Este cuestionamiento social no dura mucho. Una trama secundaria y endeble muestra a Porter (Anton Yechin), hijo de Walter, en una relación accidentada con una novia misteriosa y rebelde (Jennifer Lawrence) que termina ahogada en un mar de convencionalismo moral. El retrato que la actriz y directora Jodie Foster hace de Walter Black (Mel Gibson) es el de un padre de familia que atraviesa por una crisis existencial, agudizada por el estrés y el alcohol, distanciado de su esposa, incomprendido y rechazado por su hijo adolescente, que lentamente recobra, para alegría de todos, el sentido verdadero de los valores familiares. Todo esto a través del punto de vista de Meredith (la propia Foster como cónyuge atribulada), quien de la desesperación inicial transita al tono fastidioso, entre comprensivo y regañón, de una trabajadora social.
Mi otro yo tiene los elementos dramáticos que funcionan a la perfección en la taquilla comercial.
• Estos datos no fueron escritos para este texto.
### src/logic/sut_consts.vh
`ifndef SUT_CONSTS_VH
`define SUT_CONSTS_VH
// ************************************************
// character size codes
// ************************************************
`define SUT_CS_5        3'h0
`define SUT_CS_6        3'h1
`define SUT_CS_7        3'h2
`define SUT_CS_8        3'h3
`define SUT_CS_9        3'h4
// ************************************************
// parity mode codes
// ************************************************
`define SUT_PAR_NONE    2'h0
`define SUT_PAR_EVEN    2'h2
`define SUT_PAR_ODD     2'h3
// ************************************************
// oversampling and voting points
// ************************************************
`define SUT_OS_NORMAL   4'hF
`define SUT_OS_DOUBLE   4'h7
`define SUT_VOTE_NORMAL 4'hA
`define SUT_VOTE_DOUBLE 4'h6
`define SUT_SPI_BITS    4'h8
`define SUT_SPI_HALF    4'h1
// ************************************************
// receiver states
// ************************************************
`define SUT_RX_IDLE     3'h0
`define SUT_RX_START    3'h1
`define SUT_RX_DATA     3'h2
`define SUT_RX_PAR      3'h3
`define SUT_RX_STOP     3'h4
// ************************************************
// receive fifo shape: 9 data bits plus 3 flags
// ************************************************
`define SUT_FIFO_W      12
`define SUT_FIFO_AW     1
`endif

### src/logic/sut_core.v
`timescale 1ns/1ns
`include "sut_consts.vh"
// How it works
// - parity one gives even or odd total
// - spi frames carry eight bits, selectable order
// - spi frames chain or line idles high
// - enabled transmitter drives the output pin level, gpio_dir_in sets its direction
// - buffer loads shifter when idle or done
// - tx complete when frame out, buffer empty
// - surplus upper transmit bits are ignored
// - tx disable waits for pending data
// - disabled transmitter releases pin to input
// - receiver shifts bits up to first stop
// - first stop moves frame to buffer, flags
// - unused upper receive bits read zero
// - error flags travel with frame in fifo
// - parity checked, mismatch flags parity error
// - rx disable flushes buffer, drops frame
// - oversample sixteen, or eight double speed
// - start bit voted on middle three samples
// - majority vote per bit, bad stop flags
// - start, five to nine data, parity, stops
// - idle lines rest high
module sut_core (
  // clock and reset
  input  wire       clk_in,
  input  wire       rst_in,
  // configuration
  input  wire       tx_enable_in,
  input  wire       rx_enable_in,
  input  wire       spi_mode_in,
  input  wire       msb_first_in,
  input  wire       double_speed_in,
  input  wire       two_stop_in,
  input  wire [2:0] char_size_in,
  input  wire [1:0] parity_mode_in,
  input  wire       sample_tick_in,
  // transmit side of software
  input  wire       tx_write_in,
  input  wire [7:0] tx_data_in,
  input  wire       tx_ninth_bit_in,
  input  wire       tx_complete_clear_in,
  output reg        tx_buffer_empty_flag_out,
  output reg        tx_complete_flag_out,
  output reg        tx_enabled_out,
  // receive side of software
  input  wire       rx_read_in,
  output wire       rx_complete_flag_out,
  output wire [7:0] rx_data_out,
  output wire       rx_ninth_bit_out,
  output wire       frame_error_flag_out,
  output wire       parity_error_flag_out,
  output wire       rx_overflow_flag_out,
  // port pins
  input  wire       gpio_value_in,
  input  wire       gpio_dir_in,
  input  wire       serial_in_pin_in,
  output reg        serial_out_pin_n_out,
  output reg        serial_out_pin_n_oe_out,
  output reg        transfer_clock_pin_out,
  output reg        transfer_clock_pin_oe_out
);
  // ************************************************
  // shared helpers
  // ************************************************
  function [3:0] char_len;
    input [2:0] cs;
    begin
      char_len = (cs == `SUT_CS_9) ? 4'h9 : ({1'b0, cs} + 4'h5);
    end
  endfunction
  function maj3;
    input a;
    input b;
    input c;
    begin
      maj3 = (a & b) | (a & c) | (b & c);
    end
  endfunction
  // ************************************************
  // transmit control
  // ************************************************
  reg        tx_buf_full_reg;   // buffer holds a character
  reg  [8:0] tx_buf_reg;        // buffered character
  wire       tx_busy;           // shifter sending
  wire       tx_done;           // last stop bit just ended
  wire       tx_line;           // shifter output level
  wire       tx_xck;            // spi transfer clock
  wire       spi_sample;        // spi sample strobe
  // loading on done lets back to back frames follow after one clock of idle line
  wire       tx_load = tx_buf_full_reg & (~tx_busy | tx_done);
  // writes while full are dropped: software must wait for empty
  wire       tx_take = tx_write_in & tx_enabled_out & ~tx_buf_full_reg;
  wire       tx_full_next = tx_take | (tx_buf_full_reg & ~tx_load);
  sut_tx_shift u_tx (
    .clk_in          (clk_in),
    .rst_in          (rst_in),
    .tick_in         (sample_tick_in),
    .spi_mode_in     (spi_mode_in),
    .double_speed_in (double_speed_in),
    .msb_first_in    (msb_first_in),
    .two_stop_in     (two_stop_in),
    .char_size_in    (char_size_in),
    .parity_mode_in  (parity_mode_in),
    .load_in         (tx_load),
    .data_in         (tx_buf_reg),
    .busy_out        (tx_busy),
    .done_out        (tx_done),
    .line_out        (tx_line),
    .xck_out         (tx_xck),
    .sample_out      (spi_sample)
  );
  // buffer, enable and completion flag
  always @(posedge clk_in) begin
    if (rst_in) begin
      tx_buf_full_reg          <= 1'b0;
      tx_buf_reg               <= 9'h000;
      tx_enabled_out           <= 1'b0;
      tx_complete_flag_out     <= 1'b0;
      tx_buffer_empty_flag_out <= 1'b1;
    end else begin
      tx_buf_full_reg          <= tx_full_next;
      tx_buffer_empty_flag_out <= ~tx_full_next;
      if (tx_take) begin
        // ninth bit sampled with the low byte
        tx_buf_reg <= {tx_ninth_bit_in, tx_data_in};
      end
      // a write taken in the same cycle still counts as pending data
      if (tx_enable_in) begin
        tx_enabled_out <= 1'b1;
      end else if (~tx_busy && ~tx_buf_full_reg && ~tx_take) begin
        tx_enabled_out <= 1'b0;
      end
      // set wins over a clear in the same cycle
      if (tx_done && ~tx_buf_full_reg) begin
        tx_complete_flag_out <= 1'b1;
      end else if (tx_complete_clear_in) begin
        tx_complete_flag_out <= 1'b0;
      end
    end
  end
  // pin override, registered so outputs come from flops
  always @(posedge clk_in) begin
    if (rst_in) begin
      serial_out_pin_n_out      <= 1'b1;
      serial_out_pin_n_oe_out   <= 1'b0;
      transfer_clock_pin_out    <= 1'b0;
      transfer_clock_pin_oe_out <= 1'b0;
    end else begin
      if (tx_enabled_out) begin
        serial_out_pin_n_out    <= tx_line;
        serial_out_pin_n_oe_out <= gpio_dir_in;
      end else begin
        serial_out_pin_n_out    <= gpio_value_in;
        serial_out_pin_n_oe_out <= 1'b0;
      end
      transfer_clock_pin_out    <= tx_xck;
      transfer_clock_pin_oe_out <= spi_mode_in & tx_enabled_out;
    end
  end
  // ************************************************
  // receiver
  // ************************************************
  reg  [2:0]  rx_state_reg;   // frame position
  reg  [3:0]  rx_cnt_reg;     // sample number inside bit
  reg  [1:0]  rx_hist_reg;    // two previous samples
  reg         rx_prev_reg;    // last sample, edge detect
  reg  [3:0]  rx_bit_reg;     // data bits taken
  reg  [8:0]  rx_shift_reg;   // receive shift register
  reg         rx_par_reg;     // received parity bit
  reg         rx_done_reg;    // frame complete pulse
  reg  [11:0] rx_word_reg;    // {frame_error_flag, parity_error_flag, ovf, data}
  wire [3:0]  len = char_len(char_size_in);
  wire [3:0]  last = double_speed_in ? `SUT_OS_DOUBLE : `SUT_OS_NORMAL;
  wire [3:0]  vote_pt = double_speed_in ? `SUT_VOTE_DOUBLE : `SUT_VOTE_NORMAL;
  wire        rx_on = rx_enable_in;
  wire        async_tick = sample_tick_in & rx_on & ~spi_mode_in;
  wire        vote_now = (rx_cnt_reg == vote_pt);
  wire        vote = maj3(rx_hist_reg[1], rx_hist_reg[0], serial_in_pin_in);
  // data left aligned after the shifts, align down, upper bits zero
  wire [8:0]  rx_data = rx_shift_reg >> (4'h9 - len);
  wire        rx_parity_error_flag = parity_mode_in[1] & (((^rx_data) ^ parity_mode_in[0]) != rx_par_reg);
  always @(posedge clk_in) begin
    if (rst_in || !rx_on) begin
      // disable is immediate: partial frame dropped
      rx_state_reg <= `SUT_RX_IDLE;
      rx_cnt_reg   <= 4'h0;
      rx_hist_reg  <= 2'h3;
      rx_prev_reg  <= 1'b1;
      rx_bit_reg   <= 4'h0;
      rx_shift_reg <= 9'h000;
      rx_par_reg   <= 1'b0;
      rx_done_reg  <= 1'b0;
      rx_word_reg  <= 12'h000;
    end else begin
      rx_done_reg <= 1'b0;
      if (spi_mode_in) begin
        // spi: sample on the transmitter's strobe, no error flags
        if (spi_sample) begin
          rx_shift_reg[7:0] <= msb_first_in ? {rx_shift_reg[6:0], serial_in_pin_in} :
                               {serial_in_pin_in, rx_shift_reg[7:1]};
          if (rx_bit_reg == `SUT_SPI_BITS - 4'h1) begin
            rx_bit_reg  <= 4'h0;
            rx_done_reg <= 1'b1;
            rx_word_reg <= {4'h0, msb_first_in ? {rx_shift_reg[6:0], serial_in_pin_in} :
                           {serial_in_pin_in, rx_shift_reg[7:1]}};
          end else begin
            rx_bit_reg <= rx_bit_reg + 4'h1;
          end
        end
      end else if (async_tick) begin
        rx_hist_reg <= {rx_hist_reg[0], serial_in_pin_in};
        rx_prev_reg <= serial_in_pin_in;
        // zero stands for the last sample of a bit, so a bit is last+1 ticks
        rx_cnt_reg  <= (rx_cnt_reg == last) ? 4'h0 : rx_cnt_reg + 4'h1;
        case (rx_state_reg)
          `SUT_RX_IDLE: begin
            // first low sample after high counts as sample one
            if (rx_prev_reg && !serial_in_pin_in) begin
              rx_state_reg <= `SUT_RX_START;
              rx_cnt_reg   <= 4'h2;
            end else begin
              rx_cnt_reg <= 4'h1;
            end
          end
          `SUT_RX_START: begin
            if (vote_now && vote) begin
              // noise spike, rescan for next falling edge
              rx_state_reg <= `SUT_RX_IDLE;
            end else if (rx_cnt_reg == last) begin
              rx_state_reg <= `SUT_RX_DATA;
              rx_bit_reg   <= 4'h0;
            end
          end
          `SUT_RX_DATA: begin
            if (vote_now) begin
              // lsb first into the top of the shifter
              rx_shift_reg <= {vote, rx_shift_reg[8:1]};
              rx_bit_reg   <= rx_bit_reg + 4'h1;
              if (rx_bit_reg + 4'h1 == len) begin
                rx_state_reg <= parity_mode_in[1] ? `SUT_RX_PAR : `SUT_RX_STOP;
              end
            end
          end
          `SUT_RX_PAR: begin
            if (vote_now) begin
              rx_par_reg   <= vote;
              rx_state_reg <= `SUT_RX_STOP;
            end
          end
          `SUT_RX_STOP: begin
            // done at the vote; a second stop bit is never looked at
            if (vote_now) begin
              rx_state_reg <= `SUT_RX_IDLE;
              rx_done_reg  <= 1'b1;
              rx_word_reg  <= {~vote, rx_parity_error_flag, 1'b0, rx_data};
            end
          end
          default: begin
            rx_state_reg <= `SUT_RX_IDLE;
          end
        endcase
      end
    end
  end
  // ************************************************
  // hand-off into the receive fifo
  // ************************************************
  reg         hold_valid_reg;  // frame waiting for room
  reg  [11:0] hold_word_reg;   // waiting frame, overflow set if buffer was full
  wire        fifo_full;
  wire [11:0] fifo_head;
  wire        fifo_push = hold_valid_reg ? ~fifo_full : (rx_done_reg & ~fifo_full);
  wire [11:0] fifo_data = hold_valid_reg ? hold_word_reg : rx_word_reg;
  always @(posedge clk_in) begin
    if (rst_in || !rx_on) begin
      hold_valid_reg <= 1'b0;
      hold_word_reg  <= 12'h000;
    end else if (rx_done_reg && (hold_valid_reg || fifo_full)) begin
      // flag rides with the frame that hit a full buffer
      hold_valid_reg <= 1'b1;
      hold_word_reg  <= rx_word_reg | {2'h0, fifo_full, 9'h000};
    end else if (hold_valid_reg && !fifo_full) begin
      hold_valid_reg <= 1'b0;
    end
  end
  sut_rx_fifo u_fifo (
    .clk_in        (clk_in),
    .rst_in        (rst_in),
    .flush_in      (~rx_on),
    .push_in       (fifo_push),
    .push_data_in  (fifo_data),
    .pop_in        (rx_read_in),
    .head_out      (fifo_head),
    .not_empty_out (rx_complete_flag_out),
    .full_out      (fifo_full)
  );
  // head word fields; spi mode stores zero frame and parity flags
  assign rx_data_out           = fifo_head[7:0];
  assign rx_ninth_bit_out      = fifo_head[8];
  assign rx_overflow_flag_out  = fifo_head[9];
  assign parity_error_flag_out = fifo_head[10];
  assign frame_error_flag_out  = fifo_head[11];
endmodule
Mel Gibson interpreta su papel con brío y facilidad, inclinándose gustoso por el patetismo y la sobreactuación, sacando el mayor provecho de su pequeña leyenda personal de hombre irascible e intolerante, con públicos alardes de antisemitismo, homofobia y misoginia, que busca recobrar en la pantalla el favor del público mediante el tour de forcé de interpretar a un Walter esquizofrénico decidido a reparar sus faltas mediante una terapia propia, a la vez original y contundente. Jodie Foster y su guionista Kyle Killen conducen esta empresa de lavado de imagen y expiación de culpas de modo interesante en la primera parte de la cinta, pero el conjunto de la trama pronto se encamina a una resolución convencional con cargada de tintes moralizantes. Queda la mascota y su extraño protagonismo, su modo humorístico de colocarse en medio de una pareja en crisis, de compartir jocosamente sus raros momentos de intimidad física, y su tránsito juguetón de fetiche adorable a instrumento maligno con poderes casi sobrenaturales. El drama doméstico con un toque de horror, explorado apenas a medias. Mi otro yo, un largo exorcismo moral para beneficio de las buenas conciencias.